On June 24, 2026, the scientific journal Nature (volume 654, pages 877–891) published a comprehensive review titled "Genetic technologies to enhance crop nutritional value under climate change." A distinguished international group of researchers, including Dominique Van Der Straeten, Mustafa Bulut, Da Cao, Asaph Aharoni, Howarth Bouis, Antonio Granell, Wilhelm Gruissem, Birger Lindberg Møller, Cathie Martin, Holger Puchta, Nese Sreenivasulu, Alain Tissier, Leena Tripathi, Marc Van Montagu, and Alisdair R. Fernie, collaborated on this paper. The study addresses a critical global challenge: currently, more than 700 million people live with caloric hunger, while over two billion suffer from micronutrient deficiencies, commonly referred to as "hidden hunger."
The authors emphasize that achieving the United Nations Sustainable Development Goal 2, which aims for zero hunger, requires addressing three major agricultural objectives simultaneously. First, there must be an increase in overall crop yields to sustain the growing population. Second, crops must have a higher density of vitamins and minerals to satisfy the recommended daily dietary intake of the population, a process known as multi-biofortification. Third, plants must be equipped with enhanced resilience to climate change. Historically, the Green Revolution focused almost exclusively on boosting global calorie production, which unfortunately prioritized high crop yields over nutritional quality and consequently worsened hidden hunger.
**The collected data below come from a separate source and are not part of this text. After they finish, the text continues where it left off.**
### config.mk
export PLATFORM = sky130hd
export DESIGN_NAME = keypad_matrix_scanner
export DESIGN_NICKNAME = d
export VERILOG_FILES = /design/src/rtl/kms_pkg.sv /design/src/rtl/kms_scan_core.sv /design/src/rtl/keypad_matrix_scanner.sv
export SDC_FILE = /design/constraint.sdc
export NUM_CORES = 1
export LEC_CHECK = 0
export BUFFER_PORTS_ARGS = -buffer_cell sky130_fd_sc_hd__buf_2
export CAP_MARGIN = 25
export CORE_MARGIN = 2
export CORE_UTILIZATION = 40
export CTS_CLUSTER_SIZE = 16
export DETAILED_ROUTE_END_ITERATION = 6
export GPL_ROUTABILITY_DRIVEN = 0
export GPL_TIMING_DRIVEN = 0
export SKIP_CTS_REPAIR_TIMING = 1
export SLEW_MARGIN = 40
export SYNTH_ARGS = -nofsm -noshare
export SYNTH_HDL_FRONTEND = slang
export SYNTH_SLANG_ARGS = --single-unit
### constraint.sdc
create_clock -name clock -period 7.3 [get_ports clock]
set_input_delay 1.095 -clock clock [delete_from_list [all_inputs] [get_ports clock]]
set_output_delay 1.095 -clock clock [all_outputs]
set_load 0.02 [all_outputs]
### src/rtl/kms_pkg.sv
`timescale 1ns / 1ps
// kms_pkg: shared constants, types and the key map of the keypad matrix scanner.
// No dependencies; used by kms_scan_core and keypad_matrix_scanner.
package kms_pkg;

   localparam int KP_ROWS = 4;
   localparam int KP_COLS = 3;
   localparam int KP_KEYS = KP_ROWS * KP_COLS;

   localparam int HISTORY_BITS_DEFAULT = 32;

   localparam int ELAPSED_WIDTH = 16;
   localparam int INDEX_WIDTH   = 4;
   localparam int CHAR_WIDTH    = 7;

   localparam logic [ELAPSED_WIDTH-1:0] LOCKOUT_RESET = 16'd200;
   localparam logic [ELAPSED_WIDTH-1:0] ELAPSED_MAX   = 16'hFFFF;

   // request command codes
   localparam logic CMD_TICK = 1'b0;
   localparam logic CMD_SCAN = 1'b1;

   // ASCII codes: the base of the digit run, and the keys that do not follow it
   localparam logic [CHAR_WIDTH-1:0] CHAR_ONE  = 7'h31;
   localparam logic [CHAR_WIDTH-1:0] CHAR_STAR = 7'h2A;
   localparam logic [CHAR_WIDTH-1:0] CHAR_ZERO = 7'h30;
   localparam logic [CHAR_WIDTH-1:0] CHAR_HASH = 7'h23;

   localparam logic [INDEX_WIDTH-1:0] IDX_STAR = 4'd9;
   localparam logic [INDEX_WIDTH-1:0] IDX_ZERO = 4'd10;
   localparam logic [INDEX_WIDTH-1:0] IDX_HASH = 4'd11;

   typedef struct packed {
      logic                   hit;
      logic [INDEX_WIDTH-1:0] index;
   } scan_result_type;

   // key index to ASCII: 0..8 -> '1'..'9', then '*', '0', '#'
   function automatic logic [CHAR_WIDTH-1:0] key_char(input logic [INDEX_WIDTH-1:0] idx);
      logic [CHAR_WIDTH-1:0] ch;
      case (idx)
         IDX_STAR: ch = CHAR_STAR;
         IDX_ZERO: ch = CHAR_ZERO;
         IDX_HASH: ch = CHAR_HASH;
         default:  ch = CHAR_ONE + {3'd0, idx};
      endcase
      return ch;
   endfunction

endpackage

### src/rtl/kms_scan_core.sv
`timescale 1ns / 1ps
// kms_scan_core: next-state logic for one request (tick or scan).
// Depends on kms_pkg.
module kms_scan_core #(
   parameter int HISTORY_BITS = kms_pkg::HISTORY_BITS_DEFAULT
) (
   input  logic                                cmd,
   input  logic [kms_pkg::KP_KEYS-1:0]         key_levels,
   input  logic [HISTORY_BITS-1:0]             hist      [kms_pkg::KP_KEYS],
   input  logic [kms_pkg::ELAPSED_WIDTH-1:0]   elapsed_ms,
   input  logic [kms_pkg::ELAPSED_WIDTH-1:0]   lockout_ms,
   output logic [HISTORY_BITS-1:0]             hist_next [kms_pkg::KP_KEYS],
   output logic [kms_pkg::ELAPSED_WIDTH-1:0]   elapsed_next,
   output kms_pkg::scan_result_type            result
);

   logic [HISTORY_BITS:0]   shifted [kms_pkg::KP_KEYS];
   logic [HISTORY_BITS-1:0] hist_sh [kms_pkg::KP_KEYS];
   logic [kms_pkg::KP_KEYS-1:0] nz;
   logic                    armed;
   logic                    found;
   logic [1:0]              hit_row;
   logic [kms_pkg::INDEX_WIDTH-1:0] hit_idx;

   // shift level into each history; top bit drops
   always_comb begin
      for (int k = 0; k < kms_pkg::KP_KEYS; k++) begin
         shifted[k] = {hist[k], key_levels[k]};
         hist_sh[k] = shifted[k][HISTORY_BITS-1:0];
         nz[k]      = |hist_sh[k];
      end
   end

   assign armed = (cmd == kms_pkg::CMD_SCAN) && (elapsed_ms > lockout_ms);

   // row-major priority pick
   always_comb begin
      found   = 1'b0;
      hit_row = '0;
      hit_idx = '0;
      for (int r = 0; r < kms_pkg::KP_ROWS; r++) begin
         for (int c = 0; c < kms_pkg::KP_COLS; c++) begin
            if (!found && nz[r*kms_pkg::KP_COLS + c]) begin
               found   = 1'b1;
               hit_row = 2'(r);
               hit_idx = kms_pkg::INDEX_WIDTH'(r*kms_pkg::KP_COLS + c);
            end
         end
      end
   end

   assign result.hit   = armed && found;
   assign result.index = hit_idx;

   // after a hit, rows below the hit row hold only this scan's level
   always_comb begin
      for (int r = 0; r < kms_pkg::KP_ROWS; r++) begin
         for (int c = 0; c < kms_pkg::KP_COLS; c++) begin
            if (cmd != kms_pkg::CMD_SCAN) begin
               hist_next[r*kms_pkg::KP_COLS + c] = hist[r*kms_pkg::KP_COLS + c];
            end else if (!result.hit) begin
               hist_next[r*kms_pkg::KP_COLS + c] = hist_sh[r*kms_pkg::KP_COLS + c];
            end else if (2'(r) > hit_row) begin
               hist_next[r*kms_pkg::KP_COLS + c] =
                  {{(HISTORY_BITS-1){1'b0}}, key_levels[r*kms_pkg::KP_COLS + c]};
            end else begin
               hist_next[r*kms_pkg::KP_COLS + c] = '0;
            end
         end
      end
   end

   always_comb begin
      if (cmd == kms_pkg::CMD_TICK) begin
         elapsed_next = (elapsed_ms < kms_pkg::ELAPSED_MAX) ?
                        elapsed_ms + kms_pkg::ELAPSED_WIDTH'(1) : elapsed_ms;
      end else if (result.hit) begin
         elapsed_next = '0;
      end else begin
         elapsed_next = elapsed_ms;
      end
   end

endmodule

### src/rtl/keypad_matrix_scanner.sv
`timescale 1ns / 1ps
// keypad_matrix_scanner: 4x3 telephone keypad scanner with lockout between presses.
// Depends on kms_pkg and kms_scan_core.
//
//   channel   ports                                   direction
//   req       req_valid/ready, req_cmd, req_key_levels  in
//   rsp       rsp_valid/ready, rsp_key_char, rsp_key_index out
//   csr       csr_valid/ready, csr_data (lockout_ms)    in
//
// One request per cycle while req_ready is high: the key histories, the elapsed
// counter and, on a hit, the response register all load at the edge that takes
// the request, so a response is valid in the cycle after it is taken.
// req_ready drops only while a response sits unread and rsp_ready is low.
// Synchronous active-high reset clears histories, elapsed time and the
// response valid, and loads lockout_ms with 200. csr is always ready.
module keypad_matrix_scanner #(
   parameter int HISTORY_BITS = kms_pkg::HISTORY_BITS_DEFAULT
) (
   input  logic                                clock,
   input  logic                                reset,
   input  logic                                req_valid,
   output logic                                req_ready,
   input  logic                                req_cmd,
   input  logic [kms_pkg::KP_KEYS-1:0]         req_key_levels,
   output logic                                rsp_valid,
   input  logic                                rsp_ready,
   output logic [kms_pkg::CHAR_WIDTH-1:0]      rsp_key_char,
   output logic [kms_pkg::INDEX_WIDTH-1:0]     rsp_key_index,
   input  logic                                csr_valid,
   output logic                                csr_ready,
   input  logic [kms_pkg::ELAPSED_WIDTH-1:0]   csr_data
);

   logic [HISTORY_BITS-1:0]           hist_ff [kms_pkg::KP_KEYS];
   logic [HISTORY_BITS-1:0]           hist_in [kms_pkg::KP_KEYS];
   logic [kms_pkg::ELAPSED_WIDTH-1:0] elapsed_ff;
   logic [kms_pkg::ELAPSED_WIDTH-1:0] elapsed_in;
   logic [kms_pkg::ELAPSED_WIDTH-1:0] lockout_ff;
   logic                              rsp_valid_ff;
   logic [kms_pkg::CHAR_WIDTH-1:0]    rsp_char_ff;
   logic [kms_pkg::INDEX_WIDTH-1:0]   rsp_index_ff;
   kms_pkg::scan_result_type          result;
   logic                              req_take;

   // output slot is free, or is being drained this cycle
   assign req_ready = !rsp_valid_ff || rsp_ready;
   assign req_take  = req_valid && req_ready;
   assign csr_ready = 1'b1;

   kms_scan_core #(
      .HISTORY_BITS(HISTORY_BITS)
   ) u_core (
      .cmd          (req_cmd),
      .key_levels   (req_key_levels),
      .hist         (hist_ff),
      .elapsed_ms   (elapsed_ff),
      .lockout_ms   (lockout_ff),
      .hist_next    (hist_in),
      .elapsed_next (elapsed_in),
      .result       (result)
   );

   // key state and elapsed counter
   always_ff @(posedge clock) begin
      if (reset) begin
         for (int k = 0; k < kms_pkg::KP_KEYS; k++) begin
            hist_ff[k] <= '0;
         end
         elapsed_ff <= '0;
      end else if (req_take) begin
         hist_ff    <= hist_in;
         elapsed_ff <= elapsed_in;
      end
   end

   // lockout register
   always_ff @(posedge clock) begin
      if (reset) begin
         lockout_ff <= kms_pkg::LOCKOUT_RESET;
      end else if (csr_valid && csr_ready) begin
         lockout_ff <= csr_data;
      end
   end

   // response register
   always_ff @(posedge clock) begin
      if (reset) begin
         rsp_valid_ff <= 1'b0;
      end else if (req_take) begin
         rsp_valid_ff <= result.hit;
      end else if (rsp_ready) begin
         rsp_valid_ff <= 1'b0;
      end
   end

   always_ff @(posedge clock) begin
      if (req_take && result.hit) begin
         rsp_char_ff  <= kms_pkg::key_char(result.index);
         rsp_index_ff <= result.index;
      end
   end

   assign rsp_valid     = rsp_valid_ff;
   assign rsp_key_char  = rsp_char_ff;
   assign rsp_key_index = rsp_index_ff;

   // a hit restarts the lockout window
   a_hit_clears_elapsed: assert property (@(posedge clock) disable iff (reset)
      (req_take && result.hit) |=> (elapsed_ff == '0))
      else $error("elapsed not cleared after accepted key");

   // a tick never produces a response
   a_tick_no_rsp: assert property (@(posedge clock) disable iff (reset)
      (req_take && req_cmd == kms_pkg::CMD_TICK) |=> !rsp_valid_ff)
      else $error("response after tick");

   // hit only when lockout has expired
   a_hit_after_lockout: assert property (@(posedge clock) disable iff (reset)
      result.hit |-> (elapsed_ff > lockout_ff))
      else $error("hit inside lockout window");

   // response index is a real key
   a_index_range: assert property (@(posedge clock) disable iff (reset)
      rsp_valid_ff |-> (rsp_index_ff <= kms_pkg::IDX_HASH))
      else $error("response key index out of range");

endmodule
**Yosys cells after proc, flatten, opt, wreduce, memory -nomap -nowiden**

Index checks and enable logic that the tools add are counted.
W data, S select, Z words.

- Output and inout port bits: 14
- Input port bits: 34
- Register bits after elaboration: 416
- Word-level logic and storage cells: 135

- $lt $le $gt $ge: 6
- Reduce and logical (&&, ||, !) cells: 44
- Equal/unequal tests: 4
- Mux-type cells: 62
- Add/subtract/negate cells: 2

Operators with widths:

| operator | count |
|---|---|
| $reduce_or A32 Y1 | 12 |
| $mux W31 | 12 |
| $mux W16 | 3 |
| $mux W1 | 30 |
| $pmux W7 S3 | 1 |
| $add A16 B1 Y16 const B | 1 |
| $gt A16 B16 Y1 | 1 |
| $lt A16 B16 Y1 const B | 1 |
| $mux W2 | 8 |
| $mux W4 | 4 |
| $logic_and A1 B1 Y1 | 15 |
| $eq A4 B4 Y1 const B | 3 |
| $logic_not A1 Y1 | 12 |
| $mux W3 | 4 |
| $add A6 B4 Y7 const A | 1 |
| $gt A1 B2 Y1 const A | 2 |
| $gt A2 B2 Y1 const A | 2 |
| $reduce_bool A2 Y1 | 2 |
| $reduce_and A3 Y1 | 1 |
| $ne A2 B1 Y1 const B | 1 |
| $reduce_and A2 Y1 | 1 |
| $logic_or A1 B1 Y1 | 1 |

**Depth between registers and ports, before layout**

- Word-level depth: 38
- Gate-level depth with buffers: 12
- Mapped depth without buffers: 11

**Hierarchy**

Synthesis repeated with hierarchy kept, for this count alone.

- Cell total of the unflattened synthesis: 3119
- Area, all modules: 25515.7 µm²

By module, submodules not included:

| module | instances | cells an instance | sequential area each (µm²) | area an instance (µm²) |
|---|---|---|---|---|
| keypad_matrix_scanner | 1 | 1919 | 8678.3 | 18266.3 |
| kms_scan_core | 1 | 1200 | 0.0 | 7249.5 |

**Worst setup path after synthesis**

OpenSTA, ideal clock, no wires.

- Kind: in2reg
- Start: input req_key_levels[1] (netlist bit)
- End: register rsp_char_ff, in the netlist rsp_key_char[3] (data pin)
- Setup time: 0.265 ns
- Cell stages on the path: 11
- Required time: 7.035 ns
- Path slack: 4.049 ns
- Arrival: 2.986 ns
- Buffers on the path: 0
- Path through: nor4_1 > nand4_1 > nor4_2 > nand4_2 > nor3_1 > a22oi_1 > inv_1 > ha_1 > nor2_1 > o21ai_0 > o41ai_1

RTL lines:

| what | RTL line | source |
|---|---|---|
| start: declaration | keypad_matrix_scanner.sv:24 | `input logic [kms_pkg::KP_KEYS-1:0] req_key_levels,` |
| end signal: assignment | keypad_matrix_scanner.sv:98 | `rsp_char_ff <= kms_pkg::key_char(result.index);` |
| end: declaration | keypad_matrix_scanner.sv:40 | `logic [kms_pkg::CHAR_WIDTH-1:0] rsp_char_ff;` |

==> flow_summary.json <==
{
  "min_path_type": "reg2reg",
  "worstSetupPathType": "in2reg",
  "async_flop_share": 0,
  "p_seq_frac": 0.470,
  "first_iter_violations": 1059,
  "firstDrtPassIters": 5,
  "clock_sinks": 416,
  "ant_nets": 0,
  "wl_per_cell_microns": 16.4,
  "reg2reg_slack_ns": 3.41,
  "cts_tree": "done",
  "synth-seq-area-share": 0.481,
  "fin_tns_setup_ns": 0,
  "drcViolationCount": 0,
  "clkLatencyLatePin_ns": 0.57,
  "synth_area_leaders": "dfxtp_1 46%, o211ai_1 16%, a21oi_1 11%",
  "yosys.area.top_type_share": 0.462,
  "synth-main-ff-cell": "dfxtp_1",
  "p_int_mw": 3.74,
  "place_inst": 2726,
  "power.density_nw_per_um2": 244,
  "io-pin-count": 48,
  "cts-htree-levels": 2,
  "cp-startpoint": "req_key_levels[1]",
  "grt_remaining_overflow": 0,
  "root_buffer": "clkbuf_16",
  "skew_ns": 0.0185,
  "antenna_cells": 0,
  "yosysUniqueCellTypes": 45,
  "numCtsBuffers": 46,
  "period_share": 0.561,
  "die_y_microns": 213,
  "cts.clk_slew.worst_paths_ns": 0.06,
  "synth_edf_count": 11,
  "grt_max_degree": 14,
  "worstReg2RegStart": "hist_ff[336]$_SDFFE_PP0P_",
  "max-cap-violations": 0,
  "synth_warnings": 0,
  "synth_top_cell_by_area": "dfxtp_1",
  "num_vias": 15943,
  "core_area_sq_um": 43200,
  "required_ns": 7.57,
  "drv_slew": 0,
  "combPwrFrac": 0.053,
  "hp-start": "hist_ff[286]$_SDFFE_PP0P_",
  "final_cell_mix": "405 x dfxtp_1, 391 x nand2_1, 371 x a21oi_1",
  "drive_above_1_share": 0.0733,
  "die_x_microns": 213,
  "crit_path_max_fanout": 8,
  "ff2ff_path_depth": 11,
  "instances_no_fill": 2809,
  "grt_pass1_wl_microns": 76200,
  "clkPwrFrac": 0.477,
  "cts_max_path_buffers": 3,
  "swShare": 0.235,
  "dp_hpwl_microns": 31600,
  "antenna_found_initial": 0,
  "syn_area_sq_um": 17500,
  "num_rows": 76,
  "end_kind": "flop",
  "startpoint_type": "primary input",
  "worstReg2RegEnd": "rsp_key_char[3]$_DFFE_PP_",
  "initial_utilization": 0.406,
  "finalWorstPathRequiredPeriod_ns": 4.09,
  "fmax_mhz": 244,
  "p_sw_mw": 1.15,
  "grtUsageTotal": 0.204,
  "setup_viol": 0,
  "first_global_vias": 14965,
  "netlist_instances": 2094,
  "io_buffer_count": 45,
  "peakVddDrop_uv": 154,
  "relSlewSlack": 0.477,
  "drt_wl_total_microns": 46000,
  "synthesis.area_per_instance_sq_um": 8.38,
  "rsz0062_at_grt": "false",
  "crit_end": "rsp_key_char[3]$_DFFE_PP_",
  "syn2layout_area_growth_pct": 14.3,
  "synth-seq-cells": 416,
  "finalHoldViolCount": 0,
  "final_common_cell": "dfxtp_1",
  "worstPathArrival_ns": 4.36,
  "viasPerCell": 5.68,
  "die_area_sq_um": 45500,
  "tightest_slew_ns": 0.785,
  "outcome": "complete, no violations",
  "p_leak_nw": 6.27,
  "fin_nets": 2243
}
==> synthesized netlist by cell type, types with 11 or more instances <==
master / n
buf_2: 35
nand4_1: 33
edfxtp_1: 11
inv_1: 24
mux2i_1: 13
xnor2_1: 11
clkbuf_1: 170
ha_1: 20
nand3_1: 16
nor4_1: 100
a21oi_1: 371
o21ai_0: 16
dfxtp_1: 405
nor2_1: 53
o211ai_1: 367
nand2_1: 391
==> critical path, cell delays in order <==
cell	delay, ns
buf_2	0.13
nor4_1	0.23
nand4_1	0.38
nor4_2	0.50
nand4_2	0.35
nor3_1	0.32
a22oi_1	0.23
inv_1	0.16
ha_1	0.25
nor2_1	0.05
o21ai_0	0.42
o41ai_1	0.24
==> power by group through the flow <==
stage                     clock (mW)  combinational [mW]  sequential (mW)
after global routing            2.49               0.286             2.30
after CTS                       2.38               0.258             2.30
after global placement             0               0.254             2.35
after floorplan                    0               0.168             2.35
after detailed placement           0               0.257             2.35
final                           2.33               0.260             2.30
==> registers in the layout, summed over array words and instances, names as in the netlist <==
signal,count
elapsed_ff,16
hist_ff,372
lockout_ff,16
rsp_key_char,7
rsp_key_index,4
rsp_valid,1
==> logic make-up after synthesis <==
family,after synthesis,share of synthesized area
AO/OA/AOI/OAI,778,0.279
AND/OR/NAND/NOR,617,0.157
flip-flops,416,0.481
buffers and inverters,234,0.0532
adder cells (fa/ha/maj),20,0.0143
XOR/XNOR,14,0.00699
multiplexers,13,0.00742
other,2,0.000428
==> layer usage <==
metal / wire [microns] / vias up / track usage
met4: 1210 / 0 / 0.0651
met5: 0 / - / 0
li1: - / 7906 / -
met1: 21800 / 7623 / 0.280
met3: 2320 / 80 / 0.0391
met2: 20700 / 334 / 0.324
==> worst min-delay path by stage <==
stage                                     end  depth (start not counted)  slack [ns]
floorplan           hist_ff[318]$_SDFFE_PP0P_                          2        0.44
global placement    hist_ff[286]$_SDFFE_PP0P_                          2        0.44
detailed placement  hist_ff[286]$_SDFFE_PP0P_                          2        0.45
CTS                 hist_ff[286]$_SDFFE_PP0P_                          2        0.46
global route        hist_ff[286]$_SDFFE_PP0P_                          2        0.48
finish              hist_ff[286]$_SDFFE_PP0P_                          2        0.46
==> final cells by class <==
cell class,count,area [sq um]
multi-input combinational,1445,8190
tap,585,732
clock inverter,11,108
clock buffer,72,1410
fill,4280,23100
timing repair buffer,46,233
sequential,416,8440
inverter,24,90.1
buffer,210,843
==> per-stage QoR <==
| stage | power (mW) | hold WS (ns) | util | area, sq um | setup WS [ns] |
|---|---|---|---|---|---|
| finish | 4.89 | 0.455 | 0.464 | 20000 | 3.21 |
| global route | 5.07 | 0.478 | 0.464 | 20000 | 3.09 |
| CTS | 4.94 | 0.457 | 0.464 | 20000 | 3.25 |
| detailed placement | 2.61 | 0.449 | 0.429 | 18500 | 2.65 |
| global placement | 2.60 | 0.443 | 0.429 | 18500 | 2.64 |
| floorplan | 2.51 | 0.436 | - | 17500 | 4.05 |
Note: power is estimated with default switching activity, not from simulation.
This nutritional crisis is further compounded by modern environmental factors. Scientific evidence shows that stresses arising from global climate change directly reduce the density of several essential micronutrients in crops. In response to these challenges, CRISPR-Cas technology has emerged as a revolutionary breeding tool. Enabling genome editing with extremely high precision, this technology has already been officially adopted and integrated into breeding practices by many countries around the world to improve crop resilience and quality.
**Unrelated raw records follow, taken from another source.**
[config.mk]
export PLATFORM = sky130hd
export DESIGN_NAME = text_cursor_layout_engine_flat
export DESIGN_NICKNAME = d
export VERILOG_FILES = /design/src/sv/tcl_pkg.sv /design/src/sv/tcl_if.sv /design/src/sv/tcl_mac.sv /design/src/sv/text_cursor_layout_engine.sv /design/src/flat_wrapper.sv
export SDC_FILE = /design/constraint.sdc
export NUM_CORES = 1
export LEC_CHECK = 0
export BUFFER_PORTS_ARGS = -buffer_cell sky130_fd_sc_hd__buf_2
export CORE_ASPECT_RATIO = 1.5
export CORE_MARGIN = 4
export CORE_UTILIZATION = 50
export DETAILED_ROUTE_END_ITERATION = 10
export PLACE_DENSITY = 0.68
export SLEW_MARGIN = 15
export SYNTH_ARGS = -nofsm -noshare
export SYNTH_HDL_FRONTEND = slang
export SYNTH_SLANG_ARGS = --single-unit
[constraint.sdc]
create_clock -name clk -period 7.7 [get_ports clk]
set_input_delay 1.54 -clock clk [delete_from_list [all_inputs] [get_ports clk]]
set_output_delay 1.54 -clock clk [all_outputs]
set_load 0.05 [all_outputs]
[src/sv/tcl_pkg.sv]
// Package for the text cursor layout engine.
// Holds widths, screen size, character codes, command and state types, font helpers.
// No dependencies.
package tcl_pkg;

  localparam int SCREEN_WIDTH  = 240;
  localparam int SCREEN_HEIGHT = 240;

  localparam int POS_W  = 9;
  localparam int WORK_W = 10;
  localparam int SUM_W  = 11;
  localparam int BYTE_W = 8;
  localparam int SIZE_W = 2;
  localparam int H_W    = 6;
  localparam int ADDR_W = 23;
  localparam int PROD_W = 16;
  localparam int MAC_W  = 24;

  localparam logic [BYTE_W-1:0] CHAR_NUL      = 8'h00;
  localparam logic [BYTE_W-1:0] CHAR_LF       = 8'h0A;
  localparam logic [BYTE_W-1:0] CHAR_CR       = 8'h0D;
  localparam logic [BYTE_W-1:0] CHAR_SPACE    = 8'h20;
  localparam logic [BYTE_W-1:0] ASCII_BASE    = 8'h20;
  localparam logic [BYTE_W-1:0] GBK_LEAD_MIN  = 8'h80;
  localparam logic [BYTE_W-1:0] LEAD_BASE     = 8'h81;
  localparam logic [BYTE_W-1:0] TRAIL_SPLIT   = 8'h7F;
  localparam logic [BYTE_W-1:0] TRAIL_BASE_LO = 8'h40;
  localparam logic [BYTE_W-1:0] TRAIL_BASE_HI = 8'h41;
  localparam logic [BYTE_W-1:0] GBK_ROW_LEN   = 8'd190;

  localparam logic [SIZE_W-1:0] SIZE_UNSUPPORTED = 2'd3;

  typedef enum logic {
    KIND_START = 1'b0,
    KIND_TEXT  = 1'b1
  } kind_t;

  typedef enum logic [1:0] {
    CMD_ASCII = 2'd0,
    CMD_GBK   = 2'd1,
    CMD_CLEAR = 2'd2
  } cmd_t;

  typedef enum logic [3:0] {
    S_IDLE,
    S_WRAP,
    S_BOTTOM,
    S_PLACE,
    S_MUL_ROW,
    S_MUL_SCALE,
    S_COMMIT,
    S_EMIT_CLR,
    S_EMIT_GLY
  } state_t;

  // glyph height: 16 + 8 * code, so 16, 24 or 32 (40 for the unsupported code 3)
  function automatic logic [H_W-1:0] glyph_height(logic [SIZE_W-1:0] code);
    return H_W'(16) + H_W'({code, 3'b000});
  endfunction

  // bytes per GBK glyph, h*h/8
  function automatic logic [BYTE_W-1:0] glyph_bytes(logic [SIZE_W-1:0] code);
    logic [BYTE_W-1:0] v;
    case (code)
      2'd0:    v = 8'd32;
      2'd1:    v = 8'd72;
      2'd2:    v = 8'd128;
      default: v = 8'd0;
    endcase
    return v;
  endfunction

endpackage

[src/sv/tcl_if.sv]
// Channel interfaces of the text cursor layout engine: input, result, config.
// Depends on tcl_pkg.
interface tcl_in_if;
  logic                      valid;
  logic                      ready;
  logic                      kind;
  logic [tcl_pkg::POS_W-1:0]  start_x;
  logic [tcl_pkg::POS_W-1:0]  start_y;
  logic [tcl_pkg::BYTE_W-1:0] text_byte;

  modport source (output valid, kind, start_x, start_y, text_byte, input ready);
  modport sink   (input valid, kind, start_x, start_y, text_byte, output ready);
endinterface

interface tcl_out_if;
  logic                      valid;
  logic                      ready;
  tcl_pkg::cmd_t             command;
  logic [tcl_pkg::POS_W-1:0]  glyph_x;
  logic [tcl_pkg::POS_W-1:0]  glyph_y;
  logic [tcl_pkg::BYTE_W-1:0] ascii_index;
  logic [tcl_pkg::ADDR_W-1:0] font_address;
  logic                      last;

  modport source (output valid, command, glyph_x, glyph_y, ascii_index, font_address, last,
                  input ready);
  modport sink   (input valid, command, glyph_x, glyph_y, ascii_index, font_address, last,
                  output ready);
endinterface

interface tcl_cfg_if;
  logic                      valid;
  logic                      ready;
  logic [tcl_pkg::SIZE_W-1:0] data;

  modport source (output valid, data, input ready);
  modport sink   (input valid, data, output ready);
endinterface

[src/sv/tcl_mac.sv]
// Shared multiply-add unit: res = a * b + c, registered, held when not enabled.
// Depends on tcl_pkg.
module tcl_mac (
  input  logic                       clk,
  input  logic                       en,
  input  logic [tcl_pkg::PROD_W-1:0] a,
  input  logic [tcl_pkg::BYTE_W-1:0] b,
  input  logic [tcl_pkg::PROD_W-1:0] c,
  output logic [tcl_pkg::MAC_W-1:0]  res
);
  import tcl_pkg::*;

  logic [MAC_W-1:0] res_r;
  logic [MAC_W-1:0] res_nxt;

  always_comb begin
    res_nxt = MAC_W'(a) * MAC_W'(b) + MAC_W'(c);
  end

  always_ff @(posedge clk) begin
    if (en) begin
      res_r <= res_nxt;
    end
  end

  assign res = res_r;

endmodule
The review explores how CRISPR-Cas-based approaches can be deployed to meet specific biofortification targets by increasing micronutrient density in crops to levels that can alleviate dietary deficiencies. Given the urgent and limited timeframe available to achieve the UN zero hunger goals, the researchers advocate for a hybrid approach. They argue that CRISPR-Cas should be combined with traditional and advanced metabolic engineering methods, such as genetic transformation, to accelerate the development of highly nutritious crops.
Beyond existing metabolic pathways and current CRISPR-Cas methodologies, the study highlights untapped genomic resources that can be harnessed for crop micronutrient biofortification. The authors also present a schematic overview of the current legislative frameworks governing New Genomic Techniques (NGTs) and Genetically Modified Organisms (GMOs) on a per-continent basis. Ultimately, they call for the global adoption of these integrated genetic technologies to solve one of the most pressing societal and agricultural crises of the twenty-first century.